Emma at Yell.com kindly points out in this comment that Yell.com do publish performance stats online. Not sure what position at Yell Emma holds, but intrigued and pleased that Yell are monitoring the blogosphere.

Now I had a good look through yelldirect.com (their advert management site, where you can view ads, billing history, etc.) trying to find performance stats yesterday, before I called them (and before I made my last post), and I couldn't find them. But I can find them now so either Yell has added this functionality in last 24hrs (possible, though unlikely) or I missed it yesterday (oops).

Nevertheless, the reporting tool is very rudimentary: it can only show one month at a time, and says it updates around the 10th of the following month (though today is the 6th and I can now see Feb data; yesterday when I phoned Feb data was not available, I had to make do with Jan). So it certainly isn't real time, as Emma claims, but is enough to check if the cost-effectiveness of each ad is roughly equivalent to Google, or (as in our case) 10x less cost-effective.

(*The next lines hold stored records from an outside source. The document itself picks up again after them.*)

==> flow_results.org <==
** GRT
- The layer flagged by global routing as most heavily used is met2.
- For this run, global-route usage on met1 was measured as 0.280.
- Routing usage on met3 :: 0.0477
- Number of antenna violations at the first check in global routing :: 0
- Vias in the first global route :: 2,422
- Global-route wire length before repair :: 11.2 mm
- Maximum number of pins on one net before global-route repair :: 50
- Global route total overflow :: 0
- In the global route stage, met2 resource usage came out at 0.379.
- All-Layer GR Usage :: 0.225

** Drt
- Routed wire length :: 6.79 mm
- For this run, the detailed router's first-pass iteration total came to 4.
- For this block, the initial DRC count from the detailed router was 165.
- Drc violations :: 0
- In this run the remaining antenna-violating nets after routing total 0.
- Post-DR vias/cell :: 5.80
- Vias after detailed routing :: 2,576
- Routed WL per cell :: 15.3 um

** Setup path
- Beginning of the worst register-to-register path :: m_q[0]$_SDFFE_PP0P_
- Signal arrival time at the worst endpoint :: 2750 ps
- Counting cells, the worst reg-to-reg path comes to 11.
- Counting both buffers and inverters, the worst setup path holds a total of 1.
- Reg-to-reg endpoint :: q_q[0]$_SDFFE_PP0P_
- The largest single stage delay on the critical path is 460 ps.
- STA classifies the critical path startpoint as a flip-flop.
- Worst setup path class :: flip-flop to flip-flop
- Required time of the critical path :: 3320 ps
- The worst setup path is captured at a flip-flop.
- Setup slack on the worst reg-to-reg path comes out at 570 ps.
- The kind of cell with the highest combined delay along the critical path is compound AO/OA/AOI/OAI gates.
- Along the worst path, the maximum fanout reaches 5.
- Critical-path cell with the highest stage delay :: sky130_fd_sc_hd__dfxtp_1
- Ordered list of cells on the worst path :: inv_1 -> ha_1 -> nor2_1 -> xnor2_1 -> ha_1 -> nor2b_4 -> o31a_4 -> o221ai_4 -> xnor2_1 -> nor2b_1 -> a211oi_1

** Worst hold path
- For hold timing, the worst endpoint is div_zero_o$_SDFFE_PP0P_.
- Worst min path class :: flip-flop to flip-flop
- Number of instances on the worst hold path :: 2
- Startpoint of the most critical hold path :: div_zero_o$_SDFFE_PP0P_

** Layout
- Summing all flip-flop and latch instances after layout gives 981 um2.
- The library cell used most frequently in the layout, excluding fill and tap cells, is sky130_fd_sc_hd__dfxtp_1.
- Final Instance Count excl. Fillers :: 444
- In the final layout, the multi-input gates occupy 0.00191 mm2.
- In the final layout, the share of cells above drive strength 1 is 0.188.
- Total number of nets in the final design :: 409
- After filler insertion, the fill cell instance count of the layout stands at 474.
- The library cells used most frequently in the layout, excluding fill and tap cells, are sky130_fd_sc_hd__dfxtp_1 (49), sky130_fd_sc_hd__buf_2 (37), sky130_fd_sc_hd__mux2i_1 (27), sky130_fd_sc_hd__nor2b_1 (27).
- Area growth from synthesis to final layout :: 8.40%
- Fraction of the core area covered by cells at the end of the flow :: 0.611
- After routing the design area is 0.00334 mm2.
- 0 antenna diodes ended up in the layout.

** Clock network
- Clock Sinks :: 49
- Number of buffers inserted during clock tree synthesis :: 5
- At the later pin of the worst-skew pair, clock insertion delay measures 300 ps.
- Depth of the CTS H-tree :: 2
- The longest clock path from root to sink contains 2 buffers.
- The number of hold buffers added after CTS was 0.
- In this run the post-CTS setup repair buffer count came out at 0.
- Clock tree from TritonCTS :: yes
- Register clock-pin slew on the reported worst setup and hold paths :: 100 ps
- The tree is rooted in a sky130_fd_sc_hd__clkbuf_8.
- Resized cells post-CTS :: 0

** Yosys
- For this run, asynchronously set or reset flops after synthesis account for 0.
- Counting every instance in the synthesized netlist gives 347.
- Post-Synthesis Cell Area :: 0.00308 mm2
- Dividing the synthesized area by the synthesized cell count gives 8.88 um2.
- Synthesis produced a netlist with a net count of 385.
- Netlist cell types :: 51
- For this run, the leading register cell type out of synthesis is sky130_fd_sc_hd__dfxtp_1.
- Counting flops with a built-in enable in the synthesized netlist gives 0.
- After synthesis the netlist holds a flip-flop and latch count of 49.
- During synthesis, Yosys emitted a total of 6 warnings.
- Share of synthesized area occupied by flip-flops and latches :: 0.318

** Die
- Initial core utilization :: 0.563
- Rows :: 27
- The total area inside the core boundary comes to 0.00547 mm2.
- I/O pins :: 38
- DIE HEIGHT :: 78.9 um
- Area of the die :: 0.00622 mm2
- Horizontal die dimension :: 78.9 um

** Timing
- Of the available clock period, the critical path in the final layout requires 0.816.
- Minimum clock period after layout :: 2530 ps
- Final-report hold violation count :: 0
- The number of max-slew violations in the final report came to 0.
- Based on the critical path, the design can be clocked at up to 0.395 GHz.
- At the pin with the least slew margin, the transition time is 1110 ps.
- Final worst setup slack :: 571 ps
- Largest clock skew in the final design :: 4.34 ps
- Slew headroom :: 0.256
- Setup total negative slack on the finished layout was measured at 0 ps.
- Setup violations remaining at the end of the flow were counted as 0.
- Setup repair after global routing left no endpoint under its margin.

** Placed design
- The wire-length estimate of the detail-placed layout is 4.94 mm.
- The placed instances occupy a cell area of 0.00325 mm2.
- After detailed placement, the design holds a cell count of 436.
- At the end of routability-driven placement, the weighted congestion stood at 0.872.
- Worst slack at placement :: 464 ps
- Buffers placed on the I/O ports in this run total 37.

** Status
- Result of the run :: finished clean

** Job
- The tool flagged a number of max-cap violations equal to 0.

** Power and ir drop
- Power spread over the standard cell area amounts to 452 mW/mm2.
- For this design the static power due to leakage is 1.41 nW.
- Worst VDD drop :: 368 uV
File: src/rtl/vwm_pkg.sv
package vwm_pkg;
    typedef enum logic {
        SLOT_FREE  = 1'b0,
        SLOT_BOUND = 1'b1
    } slot_state_t;
endpackage

File: src/rtl/vwm_slot_table.sv
module vwm_slot_table
    import vwm_pkg::*;
#(
    parameter int NUM_WIN = 2,
    parameter int SLOT_W  = 3,
    parameter int PAGE_W  = 4
) (
    input  logic                           clk,
    input  logic                           rst_n,
    input  logic                           cfg_assign,
    input  logic                           cfg_clear,
    input  logic                           cfg_unmap_all,
    input  logic [SLOT_W-1:0]              cfg_slot,
    input  logic [PAGE_W-1:0]              cfg_page,
    output logic [NUM_WIN-1:0][PAGE_W-1:0] win_page
);
    localparam logic [PAGE_W-1:0] EMPTY_CODE = {PAGE_W{1'b1}};

    for (genvar w = 0; w < NUM_WIN; w++) begin : g_slot
        slot_state_t       state_q, state_d;
        logic [PAGE_W-1:0] page_q, page_d;
        logic              hit_slot;

        assign hit_slot = (cfg_slot == SLOT_W'(w));

        always_ff @(posedge clk) begin
            if (!rst_n) begin
                state_q <= SLOT_FREE;
                page_q  <= EMPTY_CODE;
            end else begin
                state_q <= state_d;
                page_q  <= page_d;
            end
        end

        always_comb begin
            state_d = state_q;
            page_d  = page_q;
            unique case (state_q)
                SLOT_FREE: begin
                    if (!cfg_unmap_all && !(cfg_clear && hit_slot) &&
                        cfg_assign && hit_slot && cfg_page != EMPTY_CODE) begin
                        state_d = SLOT_BOUND;
                        page_d  = cfg_page;
                    end
                end
                SLOT_BOUND: begin
                    if (cfg_unmap_all || (cfg_clear && hit_slot)) begin
                        state_d = SLOT_FREE;
                        page_d  = EMPTY_CODE;
                    end else if (cfg_assign && hit_slot) begin
                        if (cfg_page == EMPTY_CODE) begin
                            state_d = SLOT_FREE;
                            page_d  = EMPTY_CODE;
                        end else begin
                            page_d  = cfg_page;
                        end
                    end
                end
                default: begin
                    state_d = SLOT_FREE;
                    page_d  = EMPTY_CODE;
                end
            endcase
        end

        always_comb begin
            win_page[w] = (state_q == SLOT_BOUND) ? page_q : EMPTY_CODE;
        end
    end

    // an assign to an out-of-range slot leaves the table alone
    p_bad_slot_r6: assert property (@(posedge clk) disable iff (!rst_n)
        (cfg_assign && !cfg_clear && !cfg_unmap_all && cfg_slot >= SLOT_W'(NUM_WIN))
        |=> $stable(win_page));

    // unmap-all leaves every window empty
    p_unmap_all_r9: assert property (@(posedge clk) disable iff (!rst_n)
        cfg_unmap_all |=> (win_page == {NUM_WIN{EMPTY_CODE}}));
endmodule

I still don't understand why it is so expensive. I can't believe that any rational competitor would really think it sensible to pay over £7 / click, so does Yell just hope to hoodwink a new advertiser each year? Clearly no-one who has seen their own performance data is going to renew at that cost per click. And any sensible advertiser next year (these Sponsored Listing ads are a new thing) will ask to see how many impressions / clicks a particular category generated the year before, and once they see that data, presumably won't book it?

Yell.com still don't seem to have grasped the fundamental difference between a printed directory and online advertising. With a printed directory, you have to charge a one-off annual fee, as the directory is only printed once a year. There is no good argument for charging an on-line advertiser a one-off annual fee, you will end up undercharging some advertisers and overcharging others (vs what they would be prepared to pay in an efficient market). And given the astronomical cost-per-click of our ad I rather suspect that more people are being "over-charged" (i.e. paying more than would once they know the real value) than "under-charged".

I've just found that they now offer a pay-per-click model, but only for national searches, why don't they just make the whole thing pay-for-performance (either pay-per-click, or given that some people will just call the phone number on the listing and not click through to the website, pay-per-impression)?

Maybe they will. Only way to survive in the long term, in my (loosely informed) opinion. But it shouldn't be about surviving, it should be about prospering. Yell has huge brand awareness and a massive database of local businesses, it should be making more of this inheritance, I rather feel they are slowly squandering it.